Remember that you are dust…

Last night, I heard the words that I hear every Ash Wednesday: Remember that you are dust and to dust you shall return. We were asked to consider what these words meant to us this year. Initially, I thought about how this year exposed how vulnerable and weak we all are–our veneer of permanence being stripped away by a microscopic killer virus. But this year, I faced my mortality – not from COVID-19, but from a misdiagnosed bacterial infection that put me into a hospital bed for 4 days and included an episode of arterial fibrillation (A-fib). It was the first time in my life when I actually considered that my life could end. Though thankfully my A-fib was a one-time thing with no long-term effects, it was a stark reminder that indeed I am dust. I am a vapor. I am just a blip on the timeline. Life is short.

My A-fib episode has become a motivator. My body, though dust, is valuable and needs care and attention. What I put into my body matters. Movement matters. A healthy lifestyle matters. But no matter how much I do right for my body, it will at some point wear out. I am dust. To think differently is denial. I may delay the inevitable, but I will not be able to stop time.

My A-fib episode has also become a gift, shifting my attention from the temporary to the eternal. I am finite, God is infinite. And I am not “just” dust; I am dust that God formed and redeemed and filled. God’s Spirit is in this dust, moving me toward all that is eternal. And one day (later, rather than sooner, I pray), I will trade this perishable dust for an imperishable body on the day of resurrection (1 Corinthians 15:51-54).
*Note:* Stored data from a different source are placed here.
This design comes from an exercise in tuning for small area on the open sky130 flow, not from production work. Power is estimated from default activity; no workload was simulated.

## tundra
==> flow/design.v (excerpt) <==
module vdx_istore_ecc (
    input  wire          clk,
    input  wire          rst,
    input  wire          wr_valid,
    input  wire [79:0]   wr_data,
    output reg           enc_valid,
    output reg  [7:0]    enc_chk,
    input  wire [3:0]    rd_valid,
    input  wire [351:0]  rd_word,
    output reg  [3:0]    chk_valid,
    output reg  [7:0]    chk_status,
    output reg  [319:0]  chk_data,
    output wire [3:0]    wb_valid,
    output reg  [31:0]   wb_chk,
    input  wire          cnt_clr,
    output reg  [15:0]   ce_cnt
);
    wire [7:0] wr_chk;
    vdx_enc u_enc (.d(wr_data), .c(wr_chk));
    always @(posedge clk) begin
        enc_valid <= wr_valid & ~rst;
        enc_chk   <= wr_chk;
    end
    reg [3:0]   s1_valid;
    reg [351:0] s1_word;
    always @(posedge clk) begin
        s1_valid <= rd_valid & {4{~rst}};
        s1_word  <= rd_word;
    end
    genvar g, k;
    generate
        for (g = 0; g < 4; g = g + 1) begin : g_lane
            wire [87:0] w = s1_word[g*88 +: 88];
            wire [6:0]  s;
            wire        p;
            vdx_syn u_syn (.w(w), .s(s), .p(p));
            wire nz   = |s;
            wire big  = s[6] & (s[5] | (s[4] & s[3]));    
            wire [1:0] status = {(p ^ nz) | (p & big), nz};
            wire [7:0]  lo;
            wire [10:0] hi;
            for (k = 0; k < 8; k = k + 1) begin : g_lo
                assign lo[k] = (s[2:0] == k);
            end
            for (k = 0; k < 11; k = k + 1) begin : g_hi
                assign hi[k] = p & (s[6:3] == k);
            end
            wire [79:0] data;
            wire [7:0]  chk;
            vdx_fix u_fix0 (.d(w[0]), .h(hi[0]), .l(lo[3]), .y(data[0]));
            vdx_fix u_fix1 (.d(w[1]), .h(hi[0]), .l(lo[5]), .y(data[1]));
  ...
For scale: about 28000 um2 of cells after synthesis.
clock: 8.0 ns
lec_check: 0
cap_margin: 20
core_area: 2 2.72 498 109.52
die_area: 0 0 500 112
slew_margin: 20
synth_hierarchical: 1
synth_minimum_keep_size: 0
standard.sh (not shown) runs the stock make flow with config.mk's settings and CLKGATE_MAP_FILE= SYNTH_SCRIPT=/design/flow/synth_recipe.tcl, a recipe that flattens the netlist after the stock synthesis.
==> flow/flow/run.sh <==
#!/bin/bash
# The standard layout (the standard.sh, standard synthesis unchanged),
# with two changes:
#  - the port buffers that buffer_ports inserts on every input and output
#    are buf_1 instead of the default cell;
#  - clock tree synthesis uses larger sink clusters of clkbuf_8 and no
#    dummy loads.
set -euo pipefail
CTS="-sink_clustering_enable -repair_clock_nets -dont_use_dummy_load"
CTS="$CTS -buf_list {${CTS_BUFS:-sky130_fd_sc_hd__clkbuf_8}}"
CTS="$CTS -sink_clustering_size ${CTS_SIZE:-15} -sink_clustering_max_diameter ${CTS_DIAM:-50}"
bash standard.sh \
  "BUFFER_PORTS_ARGS=-buffer_cell sky130_fd_sc_hd__buf_1" \
  "CTS_ARGS=$CTS" \
  finish > standard.log 2>&1
Edits applied to the flow inputs when going from tundra to garnet:
diff --git a/flow/flow/run.sh b/flow/flow/run.sh
--- a/flow/flow/run.sh
+++ b/flow/flow/run.sh
@@ -3 +3 @@
-# with two changes:
+# with these changes:
diff --git a/flow/config.mk b/flow/config.mk
--- a/flow/config.mk
+++ b/flow/config.mk
@@ -8,4 +8,4 @@
-export CAP_MARGIN = 20
-export CORE_AREA = 2 2.72 498 109.52
-export DIE_AREA = 0 0 500 112
-export SLEW_MARGIN = 20
+export CAP_MARGIN = 0
+export CORE_AREA = 2 2.72 498 101.28
+export DIE_AREA = 0 0 500 104
+export SLEW_MARGIN = 0
[summary]
garnet gives less area growth from synthesis to layout than tundra did. ~same total leakage power in garnet and tundra. garnet: met3 routing resource usage after global routing is 0.50 points higher than what tundra reported. garnet reports a lower die area than tundra does. The worst hold slack on garnet is in line with that on tundra. Number of instances on the worst hold path came out exactly the same in garnet and tundra. Compared with tundra, garnet shows starting density of the core higher by 4.5 points. Compared with tundra, garnet shows cell count that has gone down slightly. Looking only at number of vias in the routed layout, and setting everything else aside, the lower value of garnet and tundra goes to garnet. Routed wire length, garnet and tundra: lower on garnet. The total routing usage reported by global routing in garnet sits 0.95 points above the value recorded for tundra.
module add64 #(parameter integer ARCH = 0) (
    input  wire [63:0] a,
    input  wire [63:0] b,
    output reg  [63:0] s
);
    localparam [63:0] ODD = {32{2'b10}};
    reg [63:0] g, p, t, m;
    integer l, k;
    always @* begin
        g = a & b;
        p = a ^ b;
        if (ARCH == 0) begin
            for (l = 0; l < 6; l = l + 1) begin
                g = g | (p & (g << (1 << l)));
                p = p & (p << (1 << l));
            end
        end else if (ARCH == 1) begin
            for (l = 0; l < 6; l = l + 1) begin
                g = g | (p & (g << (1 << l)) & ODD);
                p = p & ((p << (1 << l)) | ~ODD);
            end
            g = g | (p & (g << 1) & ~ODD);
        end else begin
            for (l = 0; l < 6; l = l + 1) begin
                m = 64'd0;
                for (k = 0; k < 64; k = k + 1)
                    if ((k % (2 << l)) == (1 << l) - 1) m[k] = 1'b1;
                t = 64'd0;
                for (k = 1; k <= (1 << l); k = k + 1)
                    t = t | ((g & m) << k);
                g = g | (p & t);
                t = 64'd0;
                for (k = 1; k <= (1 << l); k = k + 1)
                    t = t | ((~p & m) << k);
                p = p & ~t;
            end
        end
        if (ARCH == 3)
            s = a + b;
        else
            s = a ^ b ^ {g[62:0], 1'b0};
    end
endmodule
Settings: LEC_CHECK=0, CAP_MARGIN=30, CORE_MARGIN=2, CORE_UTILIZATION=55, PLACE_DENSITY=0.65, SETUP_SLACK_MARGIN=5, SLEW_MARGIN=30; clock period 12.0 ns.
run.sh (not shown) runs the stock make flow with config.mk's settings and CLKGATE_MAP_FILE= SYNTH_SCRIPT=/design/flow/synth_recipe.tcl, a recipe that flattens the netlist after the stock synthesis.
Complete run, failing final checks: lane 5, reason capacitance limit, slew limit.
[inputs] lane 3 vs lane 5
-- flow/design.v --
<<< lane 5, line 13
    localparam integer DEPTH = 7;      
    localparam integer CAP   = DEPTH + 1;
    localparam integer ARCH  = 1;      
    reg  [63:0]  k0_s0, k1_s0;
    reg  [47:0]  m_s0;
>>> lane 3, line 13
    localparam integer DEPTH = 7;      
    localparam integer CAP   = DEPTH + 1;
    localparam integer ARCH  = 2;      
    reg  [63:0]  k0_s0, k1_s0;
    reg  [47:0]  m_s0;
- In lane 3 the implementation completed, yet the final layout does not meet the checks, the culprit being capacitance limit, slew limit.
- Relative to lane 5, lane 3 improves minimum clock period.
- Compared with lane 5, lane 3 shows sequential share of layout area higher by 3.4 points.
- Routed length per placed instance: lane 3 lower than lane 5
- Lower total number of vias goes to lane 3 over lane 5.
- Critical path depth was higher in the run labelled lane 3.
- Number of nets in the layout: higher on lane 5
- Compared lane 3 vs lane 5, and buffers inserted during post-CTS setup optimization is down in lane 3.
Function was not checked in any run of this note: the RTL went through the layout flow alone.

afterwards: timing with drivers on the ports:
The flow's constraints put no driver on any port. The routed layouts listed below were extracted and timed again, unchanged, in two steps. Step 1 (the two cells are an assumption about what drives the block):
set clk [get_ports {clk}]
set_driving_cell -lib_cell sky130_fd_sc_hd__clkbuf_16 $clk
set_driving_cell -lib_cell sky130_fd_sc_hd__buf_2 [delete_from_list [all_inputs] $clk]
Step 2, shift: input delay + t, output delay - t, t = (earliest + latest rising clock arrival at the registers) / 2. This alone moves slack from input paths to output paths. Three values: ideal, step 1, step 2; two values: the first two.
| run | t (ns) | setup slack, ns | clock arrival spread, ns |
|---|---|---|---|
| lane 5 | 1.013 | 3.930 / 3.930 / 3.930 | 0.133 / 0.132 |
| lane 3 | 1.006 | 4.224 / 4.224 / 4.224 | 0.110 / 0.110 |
This design comes from an exercise in tuning for small area and a short achievable clock period on the open sky130 flow, not from production work.
The RTL was checked by simulation tests, not by an equivalence proof against the original design.
Power and IR drop assume default switching activity.

Setup of v28:
Design rs108_line_dec, start of the top module:
module rs108_line_dec (
    input  wire         clk,
    input  wire         rst,
    input  wire         in_valid,
    input  wire [319:0] in_data,
    input  wire         in_mark_en,
    input  wire [3:0]   in_mark_dev,
    input  wire         in_retry_en,
    input  wire         in_reread,
    output reg          out_valid,
    output reg          out_last,
    output reg  [255:0] out_data,
    output reg  [2:0]   out_kind,
    output reg  [3:0]   out_dev,
    output reg  [3:0]   out_beat
);
Size in the first run: roughly 2,500 cells after synthesis, about 400 flip-flops, roughly 600 I/O pins, ~25,000 um2 of cells after synthesis.
clock: 16.5 ns
lec_check: 0
cap_margin: 20
core_margin: 2
core_utilization: 70
slew_margin: 20
standard.sh (not shown) runs the stock make flow with config.mk's settings and CLKGATE_MAP_FILE= SYNTH_SCRIPT=/design/flow/synth_recipe.tcl, a recipe that flattens the netlist after the stock synthesis.
==> flow/flow/run.sh <==
#!/bin/bash
set -euo pipefail
bash standard.sh "BUFFER_PORTS_ARGS=-buffer_cell sky130_fd_sc_hd__buf_1" \
  "SETUP_SLACK_MARGIN=10.6" finish > make.log 2>&1
Having completed the whole flow, v28 delivered a layout that passed the timing, DRC and antenna checks.
Source: an optimization exercise on an open RTL-to-GDS flow (aim: small area, a short achievable clock period and few clock cycles per item). Production flows keep margins and buffers that such runs may drop. Only simulation tests tie the RTL to the original design; equivalence was not proved.

--- flow/constraint.sdc ---
create_clock -name core_clock -period 11.0 [get_ports {clk}]
set_input_delay 2.2000 -clock core_clock [delete_from_list [all_inputs] [get_ports {clk}]]
set_output_delay 2.2000 -clock core_clock [all_outputs]
set_load 0.01 [all_outputs]
--- flow/run.sh ---
#!/bin/bash
# synth_recipe.tcl (not shown) runs the flow's synth.tcl, then flattens the netlist and writes it again
# the make line also repeats each setting of config.mk as NAME=value (left out here)
make -C /OpenROAD-flow-scripts/flow DESIGN_CONFIG=/design/flow/config.mk WORK_HOME=/design/flow/orfs CLKGATE_MAP_FILE= SYNTH_SCRIPT=/design/flow/synth_recipe.tcl finish
--- flow/config.mk ---
export PLATFORM = sky130hd
export DESIGN_NAME = dge_lane
export DESIGN_NICKNAME = dge_lane
export VERILOG_FILES = /design/flow/design.v
export SDC_FILE = /design/flow/constraint.sdc
export NUM_CORES = 8
export LEC_CHECK = 0
export CAP_MARGIN = 20
export CORE_MARGIN = 2
export CORE_UTILIZATION = 30
export PLACE_DENSITY = 0.5
export SLEW_MARGIN = 20
export SYNTH_MEMORY_MAX_BITS = 16384
Context: an optimization exercise on an open-source flow, tuned for small area, a short achievable clock period and few clock cycles per item. The choices shown serve that exercise and are no tape-out recipe. Where RTL was checked, it was by simulation tests only, not by an equivalence proof against the original. No activity file was given, so power comes from the tool's default toggle rates.

// fpdivsqrt
module fpdivsqrt (
    input  wire        clk,
    input  wire        rst,      
    input  wire        start,    
    input  wire        op,       
    input  wire [31:0] a,
    input  wire [31:0] b,
    output wire        ready,
    output reg         done,
    output reg  [31:0] result,
    output reg  [4:0]  flags
);
    localparam integer FR = 24;          
    localparam integer W  = FR + 3;      
    localparam [31:0] QNAN = 32'h7FC0_0000;
    wire        sa = a[31];
    wire        sb = b[31];
    wire [7:0]  ea = a[30:23];
    wire [7:0]  eb = b[30:23];
    wire [22:0] fa = a[22:0];
    wire [22:0] fb = b[22:0];
    wire a_zero = (ea == 8'd0);
    wire b_zero = (eb == 8'd0);
    wire a_max  = (ea == 8'hFF);
    wire b_max  = (eb == 8'hFF);
    wire a_fz   = (fa == 23'd0);
    wire b_fz   = (fb == 23'd0);
    wire a_inf  = a_max & a_fz;
    wire b_inf  = b_max & b_fz;
    wire a_nan  = a_max & ~a_fz;
  ...
==> flow/config.mk <==
export PLATFORM = sky130hd
export DESIGN_NAME = fpdivsqrt
export DESIGN_NICKNAME = fpdivsqrt
export VERILOG_FILES = /design/flow/design.v
export SDC_FILE = /design/flow/constraint.sdc
export NUM_CORES = 4
export LEC_CHECK = 0
export ABC_AREA = 1
export CAP_MARGIN = 20
export CORE_MARGIN = 2
export CORE_UTILIZATION = 40
export SETUP_SLACK_MARGIN = 1.6
export SLEW_MARGIN = 20
==> flow/constraint.sdc <==
create_clock -name core_clock -period 5.0 [get_ports {clk}]
set_input_delay 1.0000 -clock core_clock [delete_from_list [all_inputs] [get_ports {clk}]]
set_output_delay 1.0000 -clock core_clock [all_outputs]
set_load 0.01 [all_outputs]
standard.sh (not shown) runs the stock make flow with config.mk's settings and CLKGATE_MAP_FILE= SYNTH_SCRIPT=/design/flow/synth_recipe.tcl, a recipe that flattens the netlist after the stock synthesis.
==> flow/flow/run.sh <==
#!/bin/bash
# The standard layout (the standard.sh) with these changes:
#  - port buffers are the smallest buffer, sky130_fd_sc_hd__buf_1, which the
#    resizer may still upsize where timing or slew needs it;
#  - clock tree synthesis builds the tree from small clock buffers and
#    inserts no dummy loads.
# make's full output goes to run_make.log in this folder; ORFS's own per-step
# logs are under orfs/logs/.
set -euo pipefail
bash standard.sh \
  "BUFFER_PORTS_ARGS=-buffer_cell sky130_fd_sc_hd__buf_1" \
  "CTS_ARGS=-sink_clustering_enable -repair_clock_nets -dont_use_dummy_load -buf_list {sky130_fd_sc_hd__clkbuf_2 sky130_fd_sc_hd__clkbuf_4 sky130_fd_sc_hd__clkbuf_8}" \
  finish > run_make.log 2>&1
Then changed:
--- a/flow/design.v
+++ b/flow/design.v
@@ -91,37 +91,39 @@
         for (i = 0; i < 12; i = i + 1) begin
             b1[FR-1-2*i] = ms[i];
             b2[FR-2-2*i] = ms[i];
             k1[24-2*i] = ms[i];
             k2[23-2*i] = ms[i];
         end
         for (i = 0; i < 13; i = i + 1) begin
             k1[25-2*i] = k1[25-2*i] | md[i];
             k2[24-2*i] = k2[24-2*i] | md[i];
         end
     end
-    wire [W-1:0] pl   = pn & ~({1'b0, s} & ((b1 << 3) | (b1 << 2)));
-    wire [W-1:0] f1n  = pl & ~b1;
-    wire [W-1:0] f2bn = pl & ~b2;
-    wire [W-1:0] f2an = pl & ~(b1 << 1) & ~b2;
-    wire [W-1:0] cx = {w[W-2:0], 1'b1};
-    wire [W-1:0] cy = {f1n[W-2:0], 1'b1};
-    wire [W-1:0] cz = f2an;
-    wire [W-1:0] cs = cx ^ cy ^ cz;
-    wire [W-1:0] cc = (cx & cy) | (cx & cz) | (cy & cz);
-    wire [W-1:0] t1, t2b, t2a;
-    pfx_add #(W) u_t1  (.a(w), .b(f1n), .ci(1'b1), .s(t1));
-    pfx_add #(W) u_t2b (.a({w[W-2:0], 1'b0}), .b(f2bn), .ci(1'b1), .s(t2b));
-    pfx_add #(W) u_t2a (.a(cs), .b({cc[W-2:0], 1'b1}), .ci(1'b0), .s(t2a));
-    wire d1 = ~t1[W-1];
-    wire d2 = d1 ? ~t2a[W-1] : ~t2b[W-1];
+    wire [W-1:0] f1n  = pn & ~b1;
+    wire [W-1:0] f2bn = pn & ~b2;
+    wire [W-1:0] f2an = pn & ~(b1 << 1) & ~b2;
+    wire [W+2:0] a2n  = {2'b11, pn, 1'b1} & ~{2'b00, b1, 1'b0};
+    wire [W+2:0] cx = {2'b00, w, 1'b1};
+    wire [W+2:0] cy = a2n;
+    wire [W+2:0] cz = {3'b111, f2an};
+    wire [W+2:0] cs = cx ^ cy ^ cz;
+    wire [W+2:0] cc = (cx & cy) | (cx & cz) | (cy & cz);
+    wire [W:0]   t1;
+    wire [W+1:0] t2b;
+    wire [W+2:0] t2a;
+    pfx_add #(W+1) u_t1  (.a({1'b0, w}), .b({1'b1, f1n}), .ci(1'b1), .s(t1));
+    pfx_add #(W+2) u_t2b (.a({1'b0, w, 1'b0}), .b({2'b11, f2bn}), .ci(1'b1), .s(t2b));
+    pfx_add #(W+3) u_t2a (.a(cs), .b({cc[W+1:0], 1'b1}), .ci(1'b0), .s(t2a));
+    wire d1 = ~t1[W];
+    wire d2 = d1 ? ~t2a[W+2] : ~t2b[W+1];
     reg [W-1:0] wn;
     always @(*) begin
         case ({d1, d2})
             2'b11:   wn = {t2a[W-2:0], 1'b0};
             2'b10:   wn = {t1[W-3:0], 2'b00};
             2'b01:   wn = {t2b[W-2:0], 1'b0};
             default: wn = {w[W-3:0], 2'b00};
         endcase
     end
     wire [25:0] sn = s | (d1 ? k1 : 26'd0) | (d2 ? k2 : 26'd0);
     wire        hi      = s[25];
@@ -130,23 +132,24 @@
     wire        sticky  = (hi & s[0]) | (w != {W{1'b0}});
     wire        rinc    = rbit & (sticky | frac[0]);
     wire        inexact = rbit | sticky;
     wire [30:0] xin = {exp_q[7:0], frac};
     reg  [30:0] pa, pb;      
     integer d, n;
     always @(*) begin
         pa = {xin[29:0], 1'b1};
         for (d = 1; d < 31; d = d * 2) begin
             pb = pa;
             for (n = d; n < 31; n = n + 1)
-                pb[n] = pa[n] & pa[n-d];
+                if ((n / d) % 2 == 1)
+                    pb[n] = pa[n] & pa[(n / d) * d - 1];
             pa = pb;
         end
     end
     wire [30:0] inc = xin ^ (pa & {31{rinc}});
     wire uf      = exp_q[9] | (exp_q == 10'd0);
     wire of_big  = ~exp_q[9] & (exp_q[8] | (exp_q[7:0] == 8'hFF));
     wire of_rnd  = (exp_q == 10'd254) & rinc & (&frac);
     reg [31:0] rnd_res;
     reg [4:0]  rnd_flg;
     always @(*) begin
         if (spq) begin
@@ -190,45 +193,45 @@
             s       <= op ? {1'b1, 25'd0} : 26'd0;
             spq     <= sp;
             spq_nan <= sp_nan;
             spq_inf <= sp_inf;
             spq_nv  <= sp_nv;
             spq_dz  <= sp_dz;
         end else begin
             md <= md << 1;
             ms <= ms << 1;
             w  <= wn;
             s  <= sn;
-            if (ms != 12'd0) pn <= ~{1'b0, s};
+            if (ms != 12'd0) pn <= ~{1'b0, sn};
             if (md[1] | ms[1]) exp_q <= exp_q + {9'd0, s[25]};
         end
     end
 endmodule
 module pfx_add #(
     parameter integer N = 8
 ) (
     input  wire [N-1:0] a,
     input  wire [N-1:0] b,
     input  wire         ci,
     output wire [N-1:0] s
 );
     reg [N-1:0] g, p, gn, pn;
     integer d, i;
     always @(*) begin
         g = a & b;
         p = a ^ b;
-        g[0] = g[0] | (p[0] & ci);
         for (d = 1; d < N; d = d * 2) begin
             gn = g;
             pn = p;
             for (i = d; i < N; i = i + 1) begin
                 if ((i / d) % 2 == 1) begin
                     gn[i] = g[i] | (p[i] & g[(i / d) * d - 1]);
                     pn[i] = p[i] & p[(i / d) * d - 1];
                 end
             end
             g = gn;
             p = pn;
         end
     end
-    assign s = a ^ b ^ {g[N-2:0], ci};
+    wire [N-1:0] c = {g[N-2:0] | (p[N-2:0] & {(N-1){ci}}), ci};
+    assign s = a ^ b ^ c;
 endmodule
Cell area came out lower by about 3.6%.
Utilization went down by 1.8 points.
Setup slack improves by 0.058 ns.
Clock power is higher by about 0.7%.
Power decreases by 8.3%.
Cell count is about the same.
Fmax goes up by 1.8%.
Area after synthesis rose by about 0.4%.
Clock skew increases by 0.012 ns.
Routed wire length came out lower by about 5%.
First-iteration DRC count fell by about 18%.
Critical path depth went down by 4.
Via count drops by about 0.8%.
Sequential share of layout area goes up by 0.45 points.
Testbench counts after the change, summed over its fixed seeds: cycles 162,076, ops 12,000.
The RTL of the first run of this note was laid out without a check of its function.

what the ideal ports hide:
No port has a modelled driver above. Below, the same layouts with a new extraction and two added sets of constraints. Step 1: set_driving_cell puts a clkbuf_16 on clk and a buf_2 on each other input, an assumption about the parent block. Step 2 also shifts input and output timing later by t, the mid clock arrival at the registers, as if the neighbouring blocks saw the same clock. Slacks: ideal / step 1 / step 2; pairs: ideal / step 1.
run | t, ns | setup WS [ns] | hold WS [ns] | worst slew at a driven data input, ns
the first run | 0.502 | 1.700 / 1.700 / 1.345 | 0.418 / 0.418 / 0.418 | 0.04
the second run | 0.495 | 1.759 / 1.759 / 1.430 | 0.409 / 0.409 / 0.409 | 0.06
After both steps every run listed still meets setup and hold. The setup slack of the first run, which loses most, moves by 0.000 ns with the drivers and by -0.355 ns with both steps.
Life is short, but life need not be meaningless. As long as this dust has breath, I will not waste it on selfish interest, but do my best to live it each day for the One who loved this dust so much that he took on flesh, gave himself to death for me, and rose again. I will pursue loving Christ by loving others; I will endeavor to serve Christ by serving the “least of these”; I will seek Christ by seeking the kingdom of God and God’s justice. As long as this dust has breath.